POLICE BEAT:
WATERFRONT FIRE (IC time frame: Mid-July) -- Police and Fire units were dispatched by a phone call, just before dawn, from Marina employees alerting them to a highly suspicious fire outside one of the Waterfront warehouses near the Fish Market in Southeast.
 
The Arson Squad states that no damage to actual buildings was sustained, and the fire in question was of a highly unusual and suspicious nature. The fire at the Waterfront was devoid of chemical residue (unusual in Arson fires which are usually started by a quick-lighting flammable agent of some sort), and of an abnormally fast-burning and intense heat for a naturally occurring fire. This unusual finding was also noted in the fire that demolished Charlie’s, a corner bar at 14th & U Streets N.W. not far from the 9:30 Club, as well as the fire in an abandoned apartment building in Anacostia that killed Farrell Februus and a large dog or wolf. This latest particular fire was notable in that the burn pattern was neatly circular, in a pattern eminating from where the large man was said to have been standing. Controlling a fire of such intensity to that level of precision is extremely difficult.
 
Witnesses claim to have seen a giant, demonic looking man covered in fire, burning a smaller figure, who could not be described further as witnesses say he or she was engulfed in flames and moving towards the Potomac River's edge, where they crumpled in a heap, presumably dead.
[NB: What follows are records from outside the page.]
==> src/rsc_pkg.sv <==
// Package with register map, field positions, reset values and timing for the sequencer
package rsc_pkg;
  // Register offsets
  localparam logic [7:0] RSC_ADDR_LDO0_SEQUENCE_DELAYS   = 8'h0E;
  localparam logic [7:0] RSC_ADDR_LDO1_SEQUENCE_DELAYS   = 8'h0F;
  localparam logic [7:0] RSC_ADDR_FIRST_DELAY  = 8'h10;
  localparam logic [7:0] RSC_ADDR_SECOND_DELAY = 8'h11;
  localparam logic [7:0] RSC_ADDR_GENERAL_OUTPUTS_CONTROL     = 8'h12;
  localparam logic [7:0] RSC_ADDR_CONFIG       = 8'h13;
  localparam logic [7:0] RSC_ADDR_CLK_CTRL     = 8'h14;
  localparam logic [7:0] RSC_ADDR_PG_SETUP     = 8'h15;

  // Reset values
  localparam logic [7:0] RSC_RST_LDO0_SEQUENCE_DELAYS   = 8'h21;
  localparam logic [7:0] RSC_RST_LDO1_SEQUENCE_DELAYS   = 8'h00;
  localparam logic [7:0] RSC_RST_FIRST_DELAY  = 8'h05;
  localparam logic [7:0] RSC_RST_SECOND_DELAY = 8'h0A;
  localparam logic [7:0] RSC_RST_GENERAL_OUTPUTS_CONTROL     = 8'h77;
  localparam logic [7:0] RSC_RST_CONFIG       = 8'h06;
  localparam logic [7:0] RSC_RST_CLK_CTRL     = 8'h01;
  localparam logic [7:0] RSC_RST_PG_SETUP     = 8'h77;

  // Writable bits of the output control register; bits 7 and 3 read zero
  localparam logic [7:0] RSC_GENERAL_OUTPUTS_CONTROL_WMASK   = 8'h77;

  // Delay register fields
  localparam int RSC_ON_LSB  = 0;
  localparam int RSC_OFF_LSB = 4;
  localparam int RSC_CODE_W  = 4;

  // Output control fields
  localparam int RSC_FIRST_LEVEL_BIT  = 0;
  localparam int RSC_FIRST_GATE_BIT   = 1;
  localparam int RSC_FIRST_OD_BIT     = 2;
  localparam int RSC_SECOND_LEVEL_BIT = 4;
  localparam int RSC_SECOND_GATE_BIT  = 5;
  localparam int RSC_SECOND_OD_BIT    = 6;

  // Global configuration fields
  localparam int RSC_SPREAD_BIT     = 0;
  localparam int RSC_TWARN_BIT      = 1;
  localparam int RSC_ENABLE_PIN_PULLDOWN_BIT      = 2;
  localparam int RSC_SHARED_PD_BIT  = 3;
  localparam int RSC_PIN_SEL_BIT    = 4;
  localparam int RSC_OFF_RANGE_BIT  = 5;
  localparam int RSC_ON_RANGE_BIT   = 6;

  // Clock source fields
  localparam int RSC_FREQ_LSB   = 0;
  localparam int RSC_FREQ_W     = 5;
  localparam int RSC_PLL_EN_BIT = 6;

  // Power-good setup fields
  localparam int RSC_PG_SRC_LSB     = 0;
  localparam int RSC_PG_SRC_W       = 4;
  localparam int RSC_PG_WIN_BUCK    = 4;
  localparam int RSC_PG_WIN_LDO     = 5;
  localparam int RSC_PG_OD_BIT      = 6;
  localparam int RSC_PG_POL_BIT     = 7;

  // Sequencing channels
  localparam int RSC_CH_LDO0   = 0;
  localparam int RSC_CH_LDO1   = 1;
  localparam int RSC_CH_FIRST  = 2;
  localparam int RSC_CH_SECOND = 3;
  localparam int RSC_NUM_CH    = 4;

  // Timing: one delay step is half a millisecond
  localparam int RSC_STEP_NS       = 500000;
  localparam int RSC_CLK_PERIOD_NS = 20;
  localparam int RSC_STEP_CYCLES   = RSC_STEP_NS / RSC_CLK_PERIOD_NS;
  localparam int RSC_STEP_CNT_W    = 15;
  localparam int RSC_ELAPSED_W     = 5;
  localparam logic [RSC_ELAPSED_W-1:0] RSC_ELAPSED_MAX = 5'h1F;
endpackage : rsc_pkg

==> src/rsc_rail_sequencing_control.sv <==
// Rail sequencing, output control and configuration registers of the regulator
module rsc_rail_sequencing_control
  import rsc_pkg::*;
#(
  parameter int STEP_CYCLES = RSC_STEP_CYCLES
) (
  input  wire logic                  core_clk_in,
  input  wire logic                  srst_in,
  input  wire logic                  enable_pin_in,
  input  wire logic [7:0]            reg_addr_in,
  input  wire logic [7:0]            reg_wdata_in,
  input  wire logic                  reg_wr_in,
  input  wire logic                  reg_rd_in,
  output logic [7:0]                 reg_rdata_out,
  input  wire logic [RSC_PG_SRC_W-1:0] rail_valid_in,
  output logic                       ldo0_on_out,
  output logic                       ldo1_on_out,
  output logic                       first_general_output_out,
  output logic                       first_general_output_oe_out,
  output logic                       second_general_output_out,
  output logic                       second_general_output_oe_out,
  output logic                       shared_pin_clock_mode_out,
  output logic                       shared_pin_pulldown_out,
  output logic                       enable_pin_pulldown_out,
  output logic                       thermal_warning_threshold_out,
  output logic                       spread_spectrum_enable_out,
  output logic                       pll_enable_out,
  output logic [RSC_FREQ_W-1:0]      external_clock_frequency_code_out,
  output logic                       linear_rail_window_monitor_out,
  output logic                       buck_rail_window_monitor_out,
  output logic                       power_good_output_out,
  output logic                       power_good_output_oe_out
);

  logic [7:0]                ldo0_sequence_delays_reg;
  logic [7:0]                ldo1_sequence_delays_reg;
  logic [7:0]                first_delay_reg;
  logic [7:0]                second_delay_reg;
  logic [7:0]                general_outputs_control_reg;
  logic [7:0]                config_reg;
  logic [7:0]                clk_ctrl_reg;
  logic [7:0]                pg_setup_reg;
  logic [7:0]                rdata_next;
  logic                      enable_prev_reg;
  logic                      enable_edge;
  logic [RSC_STEP_CNT_W-1:0] step_cnt_reg;
  logic [RSC_ELAPSED_W-1:0]  elapsed_reg;
  logic [RSC_NUM_CH-1:0]     seq_on_reg;
  logic [7:0]                delay_regs [RSC_NUM_CH];
  logic                      first_level;
  logic                      second_level;
  logic                      power_good;

  // Register writes; the reserved clock bit is stored as written
  always_ff @(posedge core_clk_in) begin
    if (srst_in) begin
      ldo0_sequence_delays_reg   <= RSC_RST_LDO0_SEQUENCE_DELAYS;
      ldo1_sequence_delays_reg   <= RSC_RST_LDO1_SEQUENCE_DELAYS;
      first_delay_reg  <= RSC_RST_FIRST_DELAY;
      second_delay_reg <= RSC_RST_SECOND_DELAY;
      general_outputs_control_reg     <= RSC_RST_GENERAL_OUTPUTS_CONTROL;
      config_reg       <= RSC_RST_CONFIG;
      clk_ctrl_reg     <= RSC_RST_CLK_CTRL;
      pg_setup_reg     <= RSC_RST_PG_SETUP;
    end else if (reg_wr_in) begin
      case (reg_addr_in)
        RSC_ADDR_LDO0_SEQUENCE_DELAYS:   ldo0_sequence_delays_reg   <= reg_wdata_in;
        RSC_ADDR_LDO1_SEQUENCE_DELAYS:   ldo1_sequence_delays_reg   <= reg_wdata_in;
        RSC_ADDR_FIRST_DELAY:  first_delay_reg  <= reg_wdata_in;
        RSC_ADDR_SECOND_DELAY: second_delay_reg <= reg_wdata_in;
        RSC_ADDR_GENERAL_OUTPUTS_CONTROL:     general_outputs_control_reg     <= reg_wdata_in & RSC_GENERAL_OUTPUTS_CONTROL_WMASK;
        RSC_ADDR_CONFIG:       config_reg       <= reg_wdata_in;
        RSC_ADDR_CLK_CTRL:     clk_ctrl_reg     <= reg_wdata_in;
        RSC_ADDR_PG_SETUP:     pg_setup_reg     <= reg_wdata_in;
        default: ;
      endcase
    end
  end

  // Read mux; unmapped offsets read zero
  always_comb begin
    case (reg_addr_in)
      RSC_ADDR_LDO0_SEQUENCE_DELAYS:   rdata_next = ldo0_sequence_delays_reg;
      RSC_ADDR_LDO1_SEQUENCE_DELAYS:   rdata_next = ldo1_sequence_delays_reg;
      RSC_ADDR_FIRST_DELAY:  rdata_next = first_delay_reg;
      RSC_ADDR_SECOND_DELAY: rdata_next = second_delay_reg;
      RSC_ADDR_GENERAL_OUTPUTS_CONTROL:     rdata_next = general_outputs_control_reg;
      RSC_ADDR_CONFIG:       rdata_next = config_reg;
      RSC_ADDR_CLK_CTRL:     rdata_next = clk_ctrl_reg;
      RSC_ADDR_PG_SETUP:     rdata_next = pg_setup_reg;
      default:               rdata_next = 8'h00;
    endcase
  end

  always_ff @(posedge core_clk_in) begin
    if (srst_in) begin
      reg_rdata_out <= 8'h00;
    end else if (reg_rd_in) begin
      reg_rdata_out <= rdata_next;
    end
  end

  // Enable pin edge detection
  assign enable_edge = enable_pin_in ^ enable_prev_reg;

  always_ff @(posedge core_clk_in) begin
    if (srst_in) begin
      enable_prev_reg <= 1'b0;
    end else begin
      enable_prev_reg <= enable_pin_in;
    end
  end

  // Half-ms steps elapsed since the last enable edge, saturating
  always_ff @(posedge core_clk_in) begin
    if (srst_in) begin
      step_cnt_reg <= '0;
      elapsed_reg  <= RSC_ELAPSED_MAX;
    end else if (enable_edge) begin
      step_cnt_reg <= '0;
      elapsed_reg  <= '0;
    end else if (step_cnt_reg == RSC_STEP_CNT_W'(STEP_CYCLES - 1)) begin
      step_cnt_reg <= '0;
      if (elapsed_reg != RSC_ELAPSED_MAX) begin
        elapsed_reg <= elapsed_reg + 1'b1;
      end
    end else begin
      step_cnt_reg <= step_cnt_reg + 1'b1;
    end
  end

  assign delay_regs[RSC_CH_LDO0]   = ldo0_sequence_delays_reg;
  assign delay_regs[RSC_CH_LDO1]   = ldo1_sequence_delays_reg;
  assign delay_regs[RSC_CH_FIRST]  = first_delay_reg;
  assign delay_regs[RSC_CH_SECOND] = second_delay_reg;

  // Per-channel sequenced enable; long range doubles the step count
  for (genvar ch = 0; ch < RSC_NUM_CH; ch++) begin : g_seq
    logic [RSC_CODE_W-1:0]    on_code;
    logic [RSC_CODE_W-1:0]    off_code;
    logic [RSC_ELAPSED_W-1:0] on_target;
    logic [RSC_ELAPSED_W-1:0] off_target;

    assign on_code    = delay_regs[ch][RSC_ON_LSB +: RSC_CODE_W];
    assign off_code   = delay_regs[ch][RSC_OFF_LSB +: RSC_CODE_W];
    assign on_target  = config_reg[RSC_ON_RANGE_BIT] ? {on_code, 1'b0}
                                                     : {1'b0, on_code};
    assign off_target = config_reg[RSC_OFF_RANGE_BIT] ? {off_code, 1'b0}
                                                      : {1'b0, off_code};

    always_ff @(posedge core_clk_in) begin
      if (srst_in) begin
        seq_on_reg[ch] <= 1'b0;
      end else if (!enable_edge) begin
        if (enable_prev_reg && elapsed_reg >= on_target) begin
          seq_on_reg[ch] <= 1'b1;
        end else if (!enable_prev_reg && elapsed_reg >= off_target) begin
          seq_on_reg[ch] <= 1'b0;
        end
      end
    end
  end

  assign ldo0_on_out = seq_on_reg[RSC_CH_LDO0];
  assign ldo1_on_out = seq_on_reg[RSC_CH_LDO1];

  // General outputs: level bit, optionally ANDed with the sequenced enable
  assign first_level = general_outputs_control_reg[RSC_FIRST_LEVEL_BIT] &
                       (~general_outputs_control_reg[RSC_FIRST_GATE_BIT] | seq_on_reg[RSC_CH_FIRST]);
  assign second_level = general_outputs_control_reg[RSC_SECOND_LEVEL_BIT] &
                        (~general_outputs_control_reg[RSC_SECOND_GATE_BIT] | seq_on_reg[RSC_CH_SECOND]);

  // Open-drain drives only the low level
  assign first_general_output_out    = first_level;
  assign first_general_output_oe_out = ~general_outputs_control_reg[RSC_FIRST_OD_BIT] | ~first_level;

  assign shared_pin_clock_mode_out    = config_reg[RSC_PIN_SEL_BIT];
  assign second_general_output_out    = second_level & ~config_reg[RSC_PIN_SEL_BIT];
  assign second_general_output_oe_out = ~config_reg[RSC_PIN_SEL_BIT] &
                                        (~general_outputs_control_reg[RSC_SECOND_OD_BIT] | ~second_level);

  assign enable_pin_pulldown_out       = config_reg[RSC_ENABLE_PIN_PULLDOWN_BIT];
  assign shared_pin_pulldown_out       = config_reg[RSC_SHARED_PD_BIT];
  assign thermal_warning_threshold_out = config_reg[RSC_TWARN_BIT];
  assign spread_spectrum_enable_out    = config_reg[RSC_SPREAD_BIT];
  assign pll_enable_out                = clk_ctrl_reg[RSC_PLL_EN_BIT];
  assign external_clock_frequency_code_out = clk_ctrl_reg[RSC_FREQ_LSB +: RSC_FREQ_W];

  assign linear_rail_window_monitor_out = pg_setup_reg[RSC_PG_WIN_LDO];
  assign buck_rail_window_monitor_out   = pg_setup_reg[RSC_PG_WIN_BUCK];

  // Unselected rails count as valid
  assign power_good = &(rail_valid_in | ~pg_setup_reg[RSC_PG_SRC_LSB +: RSC_PG_SRC_W]);

  assign power_good_output_out    = power_good ^ pg_setup_reg[RSC_PG_POL_BIT];
  assign power_good_output_oe_out = ~pg_setup_reg[RSC_PG_OD_BIT] | ~power_good_output_out;

endmodule // rsc_rail_sequencing_control

==> config.mk <==
export PLATFORM = sky130hd
export DESIGN_NAME = rsc_rail_sequencing_control
export DESIGN_NICKNAME = d
export VERILOG_FILES = /design/src/rsc_pkg.sv /design/src/rsc_rail_sequencing_control.sv
export SDC_FILE = /design/constraint.sdc
export NUM_CORES = 1
export LEC_CHECK = 0
export ABC_AREA = 1
export ABC_CLOCK_PERIOD_IN_PS = 2200
export BUFFER_PORTS_ARGS = -buffer_cell sky130_fd_sc_hd__buf_4
export CORE_MARGIN = 8
export CORE_UTILIZATION = 45
export DETAILED_ROUTE_END_ITERATION = 10
export GPL_TIMING_DRIVEN = 0
export SLEW_MARGIN = 30
export SYNTH_ARGS = -nofsm -noshare
export SYNTH_HDL_FRONTEND = slang
export SYNTH_SLANG_ARGS = --single-unit
==> constraint.sdc <==
create_clock -name core_clk_in -period 2.2 [get_ports core_clk_in]
set_clock_uncertainty 0.05 [all_clocks]
set_input_delay 0.44 -clock core_clk_in [delete_from_list [all_inputs] [get_ports core_clk_in]]
set_output_delay 0.44 -clock core_clk_in [all_outputs]
set_load 0.02 [all_outputs]
==> metrics.md <==
| Metric | Value |
|---|---|
| Crit share post-route | 0.948 |
| Setup repair after global routing missed its margin | yes |
| GR Util All Layers | 0.222 |
| Worst VDD drop | about 0.62 mV |
| Chip width | approximately 130 um |
| Placed cells | around 1100 |
| # Post-CTS Setup Buffers | 0 |
| Initial antenna violation count | 0 |
| Mux cell area share after synthesis | 0 |
| Simple logic cell fraction of the synthesized area | 0.343 |
| Worst setup margin | between 0.1 and 0.15 ns |
| Placed instance area | about 6300 um2 |
| Hold Crit Class | primary input to flop |
| Arrival time worst endpoint | roughly 2.3 ns |
| Syn_area_per_cell | 6.80 um2 |
| Final net count | slightly below 1000 |
| Critical path's largest stage delay | between 0.3 and 0.4 ns |
| Post-CTS sizing | 3 |
| Worst skew pair latency | roughly 0.35 ns |
| Synthesized flop and latch total | between 90 and 100 |
| Std-Cell Rows | between 40 and 50 |
| Power Density | 564 nW/um2 |
| Critical Path RT | around 2.4 ns |
| Final Hold Violating Endpoints | 0 |
| Routed vias | approximately 5900 |
| 1st-pass router iterations | 6 |
| Main synth FF type | dfxtp_1 |
| Slew @ Worst Pin | about 0.73 ns |
| CTS tree | done |
| Netlist Area Pre-Place | approximately 5700 um2 |
| CP Capture Type | flop |
| Register area share after synthesis | 0.334 |
| Delay-heaviest family, CP | compound AO/OA/AOI/OAI gates |
| Final HPWL from detailed placement | between 10000 and 15000 um |
| Worst path bufs/invs | 1 |
| Clock slew at reported path FFs | 0.07 ns |
| Area growth syn-to-layout | 15.7% |
| Overall power | approximately 3.7 mW |
| Max-capacitance violation count | 0 |
| Total wire length | around 18000 um |
| Maximum clock rate | 479 MHz |
| Non-filler cells in the finished layout | ~1100 |
| Status | finished, final reports clean |
| Starting Density | 0.456 |
| Inserted Clock Buffers | 9 |
| Vert. Die Dim | ~130 um |
| Worst slew margin | 0.516 |
| Crit-path cells | buf_1 > o21ai_0 > ha_1 > a21oi_1 > o21ai_0 > nor2_1 > nand2_1 > nand2_1 > nand2_1 > nand2_1 > nor2_1 |
| DR iter-0 viols | approximately 560 |
| Root Buffer | clkbuf_16 |
| Grt total ovfl | 0 |
| RD Place Congestion | between 0.8 and 0.9 |
| R2R Setup Slk | 0.11 ns |
| Post-layout util | 0.528 |
| Die ar. | around 16000 um2 |
| Critical Path Most Common Cell | nand2_1 |
| H-Tree Depth | 3 |
| Antenna Nets Post-Route | 0 |
| Largest family of logic cells by synthesized area | simple AND/OR/NAND/NOR gates |
| Pleak | 2.91 nW |
| Adder-Cell Fraction of Synth Area | 0.0945 |
| Compound-gate portion of the synthesized area | 0.135 |
| Hold_buf cts | 0 |
| Synth Net Count | approximately 910 |
| Largest register FFs | 15 |
| Ratio of cells with drive above 1 in the final layout | 0.132 |
| Master of the slowest instance on the critical path | buf_1 |
| Crit Path Class | flop to flop |
| Cells after Synth | between 800 and 900 |
| Detailed-route wire length per cell | roughly 17 um |
| Largest net degree at the start of global routing | 16 |
| Setup TNS | 0 ns |
| Finished Cell Area | between 6000 and 7000 um2 |
| Post-synth ARST share | 0 |
| DRC | 0 |
| Core Region | ~12000 um2 |
| Port Buf Inserts | just over 50 |
| First-pass GRT wire length | approximately 28000 um |
| Post-placement setup slack | -0.195 ns |
| Syn. warnings | 0 |
| Final setup viols | 0 |
| Clock sinks | 95 |
| IO Pins | between 50 and 60 |
| Startpoint Class | flop |
| Crit path time final | roughly 2.1 ns |
| Post-DR vias/cell | 5.51 |
| Yosys cell types | 32 |
| Largest fanout on the critical path | 10 |
| Final Max Slew Viols | 0 |
| Max clock buf depth | 2 |
| EDFF count, synth | 0 |
| Hold_ws | between 0.2 and 0.3 ns |
| # diodes | 0 |
| Vias in the first global route | between 5000 and 6000 |
| Synth Area in XOR/XNOR | 0.0108 |
## worst reg2reg max path, stage by stage, from the launching register on
cell,delay (ns)
dfxtp_1,0.37
buf_1,0.39
o21ai_0,0.23
ha_1,0.36
a21oi_1,0.14
o21ai_0,0.09
nor2_1,0.11
nand2_1,0.06
nand2_1,0.05
nand2_1,0.04
nand2_1,0.05
nor2_1,0.04
## power breakdown
| group | leakage (nW) | total (mW) | switching [mW] | internal (mW) |
|---|---|---|---|---|
| sequential | 0.769 | 1.77 | 0.0336 | 1.74 |
| clock | 0.135 | 1.54 | 0.703 | 0.832 |
| combinational | 2.00 | 0.410 | 0.265 | 0.145 |
| total | 2.91 | 3.71 | 1.00 | 2.71 |
## worst paths after layout
kind / start / to / cells past startpoint
setup / recovery: config_reg[6]$_SDFFE_PP0P_ / ldo1_on_out$_SDFFE_PP0P_ / 11
hold / removal: enable_pin_in / enable_prev_reg$_SDFF_PP0_ / 3
setup reg to reg: config_reg[6]$_SDFFE_PP0P_ / ldo1_on_out$_SDFFE_PP0P_ / 11
hold reg to reg: step_cnt_reg[0]$_SDFF_PP0_ / step_cnt_reg[0]$_SDFF_PP0_ / 1
## metal layers
metal,part of all wire,GRT usage,vias up
li1,-,-,2896
met1,0.44,0.280,2768
met2,0.47,0.363,229
met3,0.072,0.0588,35
met4,0.021,0.0664,0
met5,0,0,-
## synth_stat cells, types with 3 or more instances
| master | instances | area, um2 |
|---|---|---|
| a211oi_1 | 3 | 22.5 |
| a21oi_1 | 68 | 340 |
| buf_2 | 7 | 35.0 |
| buf_4 | 7 | 52.6 |
| clkbuf_1 | 16 | 60.1 |
| dfxtp_1 | 95 | 1900 |
| ha_1 | 43 | 538 |
| inv_1 | 71 | 267 |
| inv_2 | 6 | 22.5 |
| nand2_1 | 208 | 781 |
| nand2_2 | 3 | 18.8 |
| nand3_1 | 100 | 500 |
| nand3_2 | 6 | 60.1 |
| nand4_1 | 10 | 62.6 |
| nor2_1 | 78 | 293 |
| nor2_2 | 3 | 18.8 |
| nor2_4 | 11 | 124 |
| nor3_1 | 7 | 35.0 |
| o211ai_1 | 3 | 22.5 |
| o21ai_0 | 65 | 325 |
| o21ai_1 | 5 | 25.0 |
| xor2_1 | 6 | 52.6 |
## cell families (layout without fill, tap and decap cells)
logic type                 count (synthesis)  in the layout
AOI/OAI and AO/OA                        149            149
buffers and inverters                    111            178
DFF                                       95             95
xor gates and xnor gates                   7              7
adders and majority gates                 43             43
and+or+nand+nor                          432            432
## layout by cell type, fill, tap and decap left out, types with 2 or more instances in the layout
master / n
o21ai_0: 65
buf_6: 2
nor2_2: 3
a21oi_1: 68
clkinvlp_4: 2
nand4_1: 10
ha_1: 43
nand2_1: 208
nand2_2: 3
o22ai_1: 2
inv_2: 6
o211ai_1: 3
o21bai_1: 2
clkbuf_1: 12
nor2_4: 11
xor2_1: 6
or2_2: 2
inv_1: 71
nand3_1: 100
nor3_4: 2
a211oi_1: 3
nor2_1: 78
clkbuf_2: 2
dfxtp_1: 95
nand3_2: 6
nor3_1: 7
buf_2: 8
buf_4: 58
clkinv_1: 2
o21ai_1: 5
clkbuf_8: 2
clkbuf_16: 9
## final cells by class
type | count | area [um2]
Fill cell | 1271 | 5880
Sequential cell | 95 | 1900
Clock buffer | 12 | 256
Timing Repair Buffer | 51 | 383
Multi-Input combinational cell | 631 | 3320
Inverter | 79 | 297
Clock inverter | 4 | 28.8
Buffer | 32 | 178
Tap cell | 172 | 215
No activity file was read; power rests on OpenSTA's default activity.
The flaming man suddenly ceased to be on fire, shifting into an oversized man whose skin seemed to look like molten lava. He walked over, picked up the body and broke into a black BMW, parked on the access road nearby. He dumped the body into the front seat of the BMW and walked off, his form then reportedly shifting into that of a well-built young black man. He then left the scene in a green or blue older sedan parked down the road, but police were unable to detain him for questioning.
 
 
The BMW on the scene was registered to entertainer Anya Star, who has been out of town and unavailable for questioning. The question has been raised as to whether the dead body could have been a relative of Ms. Star's, or even Star herself, though even in her absence, Star's spokepeople deny such a possibility. The body, burned beyond recognition, was taken to the DC Morgue, but no further reports have been issued on their findings.
 
Scene investigators noted some minor blood residue in the grass but much of it was burned beyond testing, and what they could find tested as an anomaly, denoting multiple blood types in the same sample. The Forensics Office has no further comments on the significance of the findings at this time.
 
The Office of Tourism and Public Relations has stated that no permits had been filed last month for filming of any media location shoots, and local casting directors as well as Professors in Communications deny any knowledge of any student movie projects being shot in that area.